ARE WE FIGHTING A GOOD FIGHT?

It seems like for every step forward we take ten more steps backwards, all countries have problems to deal with each and every day, it is no different with South Africa as well.
1. How many unemployed people are there in South Africa?
2. How many people in South Africa are now not sure what will be their meal tonight? Not because there's plenty to choose from but, simply because the cupboards are empty, they did not even have breakfast.
3. How many South Africans do not have a place of their own to call home? Because they've been forever on some 'waiting list' at the housing department.
4. How many learners are absent from school because there are no sanitary pads at home, and no one can afford to buy them some at home?
5. How many learners are absent from school because their parent, grandparent, guardian are sick and they have to collect medication for them from the clinic?
6. How many people are dead due to lack of police services in their areas?
7. How many were raped? Robed? because they were from work late in the evening and there are no street lights working, or even none at all?
The list goes on.

My point on this article is this, I have recently heard talks of statues being demolished and erected however, the same fire used on the issue is not used when we have to stand for the living and suffering of the country. What's the reasoning behind demolishing certain statues?
Whatever statues or other landmarks that were erected then had a purpose and meaning to those who erected them and their generations. We ought to have our own on new places. Imagine having the statue of a 'struggle hero' on a place where the statue of whomever you want to remove once stood, still the next generation will hear of that person, because in explaining you'll have to say, ''here stands the statue of so and so where there was a statue of so and so'' and the children will ask, ''who was that person whose statue is removed?''. In short, when we have a problem with one thing let's not forget the other that is connected to that one thing.
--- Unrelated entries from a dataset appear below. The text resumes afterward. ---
==> src/rtl/simpson_pkg.sv <==
// Shared types and constants for the Simpson's-rule integrator controller.
package simpson_pkg;

   typedef enum logic [2:0] {IDLE, EVAL, SCALE, DIV, DONE} state_t;

   localparam int SIMPSON_DIVISOR = 48;
   localparam int HORNER_STEPS    = 3;
   localparam int NUM_POINTS      = 3;
   localparam int DIV_REM_W       = $clog2(SIMPSON_DIVISOR);

   localparam int unsigned POINT_WEIGHT [NUM_POINTS] = '{1, 4, 1};

   // Weights are powers of two, so accumulation uses a shift instead of a second multiplier.
   function automatic logic [1:0] weight_shift(input logic [1:0] pt);
      weight_shift = '0;
      for (int i = 0; i < NUM_POINTS; i++)
         if (pt == i[1:0]) weight_shift = 2'($clog2(POINT_WEIGHT[i]));
   endfunction

endpackage

==> src/rtl/simpson_if.sv <==
// Operand/start request and result/status bundle between front end and controller.
interface simpson_if #(parameter int DW = 8, parameter int RW = 16);

   logic          start;
   logic [DW-1:0] a0, a1, a2, a3, a, b;
   logic          busy;
   logic          done;
   logic [RW-1:0] result;
   logic          error;
   logic          ovf;

   modport master (output start, a0, a1, a2, a3, a, b,
                   input  busy, done, result, error, ovf);

   modport slave  (input  start, a0, a1, a2, a3, a, b,
                   output busy, done, result, error, ovf);

endinterface

==> src/rtl/simpson_div.sv <==
// Restoring divider by SIMPSON_DIVISOR, one quotient bit per cycle MSB first.
// Latency IW cycles: the go cycle produces the first bit; ready_o rises after the last.
module simpson_div
   import simpson_pkg::*;
#(
   parameter int IW = 48
) (
   input  logic                 clk,
   input  logic                 rst,
   input  logic                 go_i,
   input  logic [IW-1:0]        dividend_i,
   output logic [IW-1:0]        quotient_o,
   output logic [DIV_REM_W-1:0] remainder_o,
   output logic                 ready_o
);

   localparam int CW = $clog2(IW + 1);
   localparam logic [DIV_REM_W:0] DIVISOR = (DIV_REM_W + 1)'(SIMPSON_DIVISOR);

   logic [IW-1:0]        quo_q, quo_d, src;
   logic [DIV_REM_W-1:0] rem_q, rem_d, rsrc;
   logic [CW-1:0]        cnt_q;
   logic [DIV_REM_W:0]   trial, diff;
   logic                 qbit;

   // Dividend bits shift out of the top while quotient bits shift in at the bottom.
   always_comb begin
      src   = go_i ? dividend_i : quo_q;
      rsrc  = go_i ? '0 : rem_q;
      trial = {rsrc, src[IW-1]};
      diff  = trial - DIVISOR;
      qbit  = (trial >= DIVISOR);
      rem_d = qbit ? diff[DIV_REM_W-1:0] : trial[DIV_REM_W-1:0];
      quo_d = {src[IW-2:0], qbit};
   end

   always_ff @(posedge clk or posedge rst) begin
      if (rst) begin
         quo_q <= '0;
         rem_q <= '0;
         cnt_q <= '0;
      end else if (go_i) begin
         quo_q <= quo_d;
         rem_q <= rem_d;
         cnt_q <= CW'(IW - 1);
      end else if (cnt_q != '0) begin
         quo_q <= quo_d;
         rem_q <= rem_d;
         cnt_q <= cnt_q - 1'b1;
      end
   end

   assign quotient_o  = quo_q;
   assign remainder_o = rem_q;
   assign ready_o     = (cnt_q == '0);

endmodule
I'd conclude in this manner. If we remove the statues of Paul Kruger, Jan van Riebeeck, Andries Potgieter, Piet Potgietersrus, Cecil Rhodes, and the others, we also ought to demolish, the union buildings, the parliament buildings, Cape Town University buildings, WITS university buildings, and other buildings in Johannesburg, Cape Town, Durban, Bloemfontein, and other cities and towns around South Africa that were built by and some for the very same people we want their statues demolished. With my half a cent worth opinion I'd say, when the statues go down, so should the buildings associated with them. Am I wrong?